Faz-se aqui necessário falar da mulher em sua condição de cidadã, engajada em várias frentes. Que luta pelos seus direitos e que, corajosamente, representa outras mulheres. Essa, em geral, não está nem aí para o estereótipo de Vinicius de Moraes, embora muitas se encaixem perfeitamente nessa idealização dos poetas românticos.
Hoje, quando se destaca na sociedade, a mulher é vista como dedicada representante da luta pelo bem-estar das pessoas. Infelizmente, o mundo das redes sociais ainda não foi capaz de ouvir e valorizar a sua voz. E isso, como diria Roberto Carlos, por causa de um “detalhe tão pequeno”: quem ainda faz as leis são esses sujeitos que se dizem seus amigos ou companheiros. Felizmente, elas sabem que um longo caminho ainda as separa do “oásis” da igualdade. E já conseguem vislumbrar, no bom sentido, a mesma “sombra e água fresca” que os homens desfrutam há muito tempo.
Nas últimas décadas, o palanque político mudou muito. Nesse novo cenário, as mulheres ganharam espaço no debate em torno de questões essencialmente femininas como assédio sexual, violência doméstica, igualdade de direitos.

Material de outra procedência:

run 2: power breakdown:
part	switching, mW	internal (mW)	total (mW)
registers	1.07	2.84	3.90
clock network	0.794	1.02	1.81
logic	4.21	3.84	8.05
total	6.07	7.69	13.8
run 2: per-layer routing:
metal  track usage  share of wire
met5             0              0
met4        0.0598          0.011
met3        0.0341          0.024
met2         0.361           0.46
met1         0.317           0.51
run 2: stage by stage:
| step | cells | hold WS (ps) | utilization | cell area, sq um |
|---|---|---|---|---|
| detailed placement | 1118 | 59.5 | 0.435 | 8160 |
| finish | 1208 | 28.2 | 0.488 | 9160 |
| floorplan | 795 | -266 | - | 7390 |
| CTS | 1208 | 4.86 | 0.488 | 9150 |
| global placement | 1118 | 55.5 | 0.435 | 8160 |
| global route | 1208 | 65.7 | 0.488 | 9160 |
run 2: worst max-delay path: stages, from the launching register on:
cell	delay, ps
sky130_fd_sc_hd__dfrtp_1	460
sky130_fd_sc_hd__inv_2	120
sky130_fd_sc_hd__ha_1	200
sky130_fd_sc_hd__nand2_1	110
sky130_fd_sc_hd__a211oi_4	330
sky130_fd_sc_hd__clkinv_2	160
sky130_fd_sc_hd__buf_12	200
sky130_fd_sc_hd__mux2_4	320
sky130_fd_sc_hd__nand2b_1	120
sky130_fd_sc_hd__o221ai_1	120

Não sei dizer o número de atrizes nesse palco, mas sei que sua representatividade se torna cada vez mais real e mais consistente.

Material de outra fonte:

`config.mk`:
```
export PLATFORM = sky130hd
export DESIGN_NAME = hd_access_sequencer
export DESIGN_NICKNAME = d
export VERILOG_FILES = /design/src/rtl/hd_access_sequencer.sv
export SDC_FILE = /design/constraint.sdc
export NUM_CORES = 1
export LEC_CHECK = 0
export CAP_MARGIN = 20
export CORE_UTILIZATION = 37
export DETAILED_ROUTE_END_ITERATION = 7
export GPL_TIMING_DRIVEN = 1
export PLACE_DENSITY = 0.87
export SYNTH_ARGS = -nofsm -noshare
export SYNTH_HDL_FRONTEND = slang
export SYNTH_SLANG_ARGS = --single-unit
```
`constraint.sdc`:
```
create_clock -name clk -period 1.5 [get_ports clk]
set_clock_uncertainty 0.1 [all_clocks]
set_input_delay 0.225 -clock clk [delete_from_list [all_inputs] [get_ports clk]]
set_output_delay 0.225 -clock clk [all_outputs]
set_load 0.02 [all_outputs]
```
`src/rtl/hd_access_sequencer.sv`:
```
// HD syscall sequencer: stalls the CPU while it runs one req/ready access to the
// HD model, captures read data, pulses write-back/done, and bounds each access.
module hd_access_sequencer #(
  parameter int ADDR_W  = 12,
  parameter int DATA_W  = 32,
  parameter int TIMEOUT = 255
) (
  input  logic              clk,
  input  logic              rst_n,
  input  logic              start_rd,
  input  logic              start_wr,
  input  logic [ADDR_W-1:0] addr,
  input  logic [DATA_W-1:0] wdata,
  input  logic              hd_ready,
  input  logic [DATA_W-1:0] hd_rdata,
  output logic              hd_req,
  output logic              hd_we,
  output logic [ADDR_W-1:0] hd_addr,
  output logic [DATA_W-1:0] hd_wdata,
  output logic [DATA_W-1:0] rdata_out,
  output logic              wb_en,
  output logic              stall,
  output logic              done,
  output logic              timeout_err
);

  localparam int CNT_W = (TIMEOUT < 1) ? 1 : $clog2(TIMEOUT + 1);
  localparam logic [CNT_W-1:0] CNT_LAST = CNT_W'(TIMEOUT - 1);

  typedef enum logic [1:0] {IDLE, REQ, DONE, ERR} state_t;

  state_t            state_reg, state_next;
  logic [CNT_W-1:0]  cnt_reg, cnt_next;
  logic              req_reg, req_next;
  logic              we_reg, we_next;
  logic [ADDR_W-1:0] addr_reg, addr_next;
  logic [DATA_W-1:0] wdata_reg, wdata_next;
  logic [DATA_W-1:0] rdata_reg, rdata_next;
  logic              wb_en_reg, wb_en_next;
  logic              done_reg, done_next;
  logic              terr_reg, terr_next;

  always_ff @(posedge clk or negedge rst_n) begin
    if (!rst_n) begin
      state_reg <= IDLE;
      cnt_reg   <= '0;
      req_reg   <= 1'b0;
      we_reg    <= 1'b0;
      addr_reg  <= '0;
      wdata_reg <= '0;
      rdata_reg <= '0;
      wb_en_reg <= 1'b0;
      done_reg  <= 1'b0;
      terr_reg  <= 1'b0;
    end else begin
      state_reg <= state_next;
      cnt_reg   <= cnt_next;
      req_reg   <= req_next;
      we_reg    <= we_next;
      addr_reg  <= addr_next;
      wdata_reg <= wdata_next;
      rdata_reg <= rdata_next;
      wb_en_reg <= wb_en_next;
      done_reg  <= done_next;
      terr_reg  <= terr_next;
    end
  end

  // done/wb_en are computed on the transition so they are high exactly in DONE/ERR.
  always_comb begin
    state_next = state_reg;
    cnt_next   = cnt_reg;
    req_next   = req_reg;
    we_next    = we_reg;
    addr_next  = addr_reg;
    wdata_next = wdata_reg;
    rdata_next = rdata_reg;
    terr_next  = terr_reg;
    wb_en_next = 1'b0;
    done_next  = 1'b0;
    case (state_reg)
      IDLE: begin
        if (start_wr || start_rd) begin
          addr_next  = addr;
          wdata_next = wdata;
          we_next    = start_wr;
          req_next   = 1'b1;
          cnt_next   = '0;
          state_next = REQ;
        end
      end
      REQ: begin
        if (hd_ready) begin
          req_next = 1'b0;
          if (!we_reg) rdata_next = hd_rdata;
          done_next  = 1'b1;
          wb_en_next = !we_reg;
          state_next = DONE;
        end else if (cnt_reg == CNT_LAST) begin
          req_next   = 1'b0;
          terr_next  = 1'b1;
          rdata_next = '0;
          done_next  = 1'b1;
          state_next = ERR;
        end else begin
          cnt_next = cnt_reg + CNT_W'(1);
        end
      end
      DONE:    state_next = IDLE;
      ERR:     state_next = IDLE;
      default: state_next = IDLE;
    endcase
  end

  // Released in DONE/ERR so the PC moves on and the syscall is not retriggered.
  assign stall = ((state_reg == IDLE) && (start_rd || start_wr)) || (state_reg == REQ);

  assign hd_req      = req_reg;
  assign hd_we       = we_reg;
  assign hd_addr     = addr_reg;
  assign hd_wdata    = wdata_reg;
  assign rdata_out   = rdata_reg;
  assign wb_en       = wb_en_reg;
  assign done        = done_reg;
  assign timeout_err = terr_reg;

endmodule
```
==> impl_metrics.py, run 1 <==
metrics = {
    "pwr": {
        "power_leakage_uw": 0.00298,
        "irDropWorstVdd_v": 0.000796,
        "cellPowerDensity_nw_per_um2": 1900,
        "p_total_uw": 11900,
    },
    "setup_path": {
        "crit_type": "flip-flop to flip-flop",
        "cpPeakStageDelay_ps": 400,
        "slowest_stage": "dfrtp_1",
        "start_kind": "flip-flop",
        "critPathMaxFanout": 4,
        "reg2reg_to": "cnt_reg[4]",
        "required_ps": 1640,
        "crit_chain": "inv_1, ha_2, nand3_4, nor3_4, buf_6, or3_4, a32o_1",
        "crit_arrival_ps": 1860,
        "crit_start": "cnt_reg[0]",
        "r2r-start": "cnt_reg[0]",
        "rr_worst_depth": 7,
        "reg2reg_slack_ps": -220,
        "cp-end-kind": "flip-flop",
    },
    "yosys": {
        "synth_area_sq_um": 3590,
        "yosysTopAreaCellShare": 0.635,
        "yosysWarnings": 0,
        "synth_compound_area_frac": 0.129,
        "yosysSeqAreaShare": 0.635,
        "synth_top_cell_by_area": "dfrtp_1",
        "syn_nets": 326,
        "synth_adder_area_share": 0.00698,
        "synth_top_family_by_area": "multiplexers",
        "synth_area_leaders": "dfrtp_1, mux2_2, a22o_1, buf_6, o31ai_1",
        "synth_xor_area_frac": 0,
        "synth-simple-area-share": 0.0541,
        "yosys_register_bits": 91,
        "synth_cell_types": 36,
        "avgSynthCellArea_sq_um": 14.8,
        "muxShareOfSynthArea": 0.138,
        "synth_cells": 243,
    },
    "timing": {
        "hold_ws_ps": 213,
        "period_share": 1.15,
        "setup_viol": 85,
        "final_max_slew_viol_count": 0,
        "worst-slew-pin-transition_ps": 348,
        "finalSetupTns_ps": -13820,
        "rsz0062_at_grt": "true",
        "fin_ws_ps": -222,
        "fmax_mhz": 581,
        "post-route-min-period_ps": 1720,
        "finalHoldViolCount": 0,
        "max_slew_margin": 0.768,
    },
    "clock_tree": {
        "cts_buffers": 9,
        "clock-sinks": 91,
        "cts_tree": "yes",
        "clock_latency_ps": 350,
        "cts_root_buf": "clkbuf_8",
        "cts_buffer_depth": 2,
        "htreeDepth": 3,
        "cts.clk_slew.worst_paths_ps": 100,
    },
    "hold_path": {
        "min_path_type": "input pin to asynchronous set/reset pin",
    },
    "placed_design": {
        "dp_slack_ps": -489,
        "place_area_sq_um": 5530,
        "gp_congestion": 0.810,
        "io_buffer_count": 162,
        "dp_hpwl_mm": 6.61,
    },
    "floorplanning": {
        "die_width_microns": 100,
        "coreArea_sq_um": 9330,
        "start_util": 0.385,
        "dieArea_sq_um": 10100,
        "die_h_microns": 100,
        "std_cell_rows": 35,
        "ios": 163,
    },
    "route": {
        "detail_route.vias_per_cell": 4.99,
        "drt_pre_antenna_iters": 4,
        "drt_iter0_markers": 76,
        "post_drt_wl_per_cell_microns": 18.7,
        "vias": 2887,
        "ant_nets": 0,
        "drt-total-wl_mm": 10.8,
        "drc_errors": 0,
    },
    "layout": {
        "final_nets": 528,
        "syn_to_final_growth_pct": 73.5,
        "layout-drive-gt1-share": 0.301,
        "fin_area_sq_um": 6220,
        "antennaDiodeCount": 0,
    },
    "global_routing": {
        "grt-ovfl-total": 0,
        "grt_util_all_layers": 0.208,
        "grt_max_degree": 40,
        "grt_pass1_wl_mm": 16.0,
        "antenna_found_initial": 0,
        "grt_pass1_vias": 3123,
    },
    "outcome": {
        "status": "finished, violations left",
        "violations": "setup timing",
    },
    "run": {
        "drv_cap": 0,
    },
}
cells by family (layout without fill, tap and decap cells):
group / Yosys count / after routing
mux: 44 / 44
buf+inv: 19 / 225
simple gates: 31 / 31
flops: 91 / 91
fa+ha+maj: 2 / 2
compound gates: 56 / 56
worst max-delay path by stage:
stage	cells after the start	slack (ps)	endpoint
6_report	7	-220	cnt_reg[4]
5_1_grt	7	-260	cnt_reg[4]
4_1_cts	7	-180	cnt_reg[4]
3_5_place_dp	5	-490	hd_addr[11]
3_3_place_gp	5	-440	hd_wdata[21]
2_1_floorplan	3	-50	hd_addr[0]
placed cells by master (no fill, tap or decap), types with 3 or more instances in the layout:
| master | n |
|---|---|
| dfrtp_1 | 89 |
| buf_12 | 8 |
| buf_4 | 23 |
| inv_1 | 4 |
| a21o_1 | 3 |
| clkdlybuf4s50_1 | 79 |
| clkbuf_8 | 10 |
| nor3_4 | 3 |
| clkbuf_16 | 3 |
| a22o_1 | 34 |
| nand2_1 | 3 |
| o31ai_4 | 5 |
| mux2_4 | 44 |
| nor2_1 | 8 |
| buf_6 | 7 |
| dlygate4sd2_1 | 81 |
what timing repair did:
action | CTS | global route
endpoints found under the hold margin | 65 | 0
endpoints found under the setup margin | 167 | 87
hold buffers | 1 | 0
pin swaps | 11 | 7
gates cloned | 3 | 4
resized for setup | 130 | 39
buffers inserted | 13 | 1
synth_stat cells, drive strengths merged:
cell type   n
or2         1
a31oi       1
nand2b      2
a32o        1
dfrtp      91
nand2       3
o41ai       2
mux2       44
o21ai       4
and3        2
a21o        3
o31ai       7
nor2b       2
buf        13
nor2       10
ha          2
a211o       1
a22o       34
inv         5
nand3       3
clkbuf      1
nand4       1
or3         1
nor4        1
a21oi       3
and4        1
nor3        4
routing by layer:
metal,vias to the layer above,track usage,part of all wire
met1,1469,0.242,0.43
met3,15,0.0555,0.046
met5,-,0,0
li1,1306,-,-
met4,0,0.0535,0.014
met2,97,0.378,0.51
critical path: cells and delay by family (launching register included):
family,cells,cell delay [ps]
adders and majority gates,1,200
buffers and inverters,2,200
and+or+nand+nor,3,500
DFF,1,400
AOI/OAI and AO/OA,1,220
stage by stage:
step,util,instances
after global routing,0.667,578
after floorplan,-,243
after detailed placement,0.593,544
final,0.667,578
after CTS,0.645,576
after global placement,0.593,544
where the power goes:
part           internal (uW)  switching, uW  total, uW
Combinational           3050           2950       6000
Sequential              3520            625       4150
Clock                    816            884       1700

Nosso século se orgulha de ter empoderado duas jovens que chamaram a atenção do mundo com seu grito de indignação: a paquistanesa Malala Yousafzai, a mais jovem vencedora do Nobel da Paz, em 2014 e a “pirralha” sueca Greta Thunberg, que, aos 16 anos, foi escolhida “Person of the Year/2019” pela revista Time. Aliás, essa honraria — não é demais lembrar — era, até pouco tempo, reverência midiática exclusiva dos homens.
A mulher hoje pisa e repisa os modelos impostos pelo patriarcalismo dominante. Já destronou o famigerado "sexo frágil" e o cambaleante "Por trás de um grande homem...". E consolida sua posição em busca de mais direitos, mais reconhecimento, mais oportunidades. Mas ainda tem muitas “pedrinhas” para tirar do meio do caminho.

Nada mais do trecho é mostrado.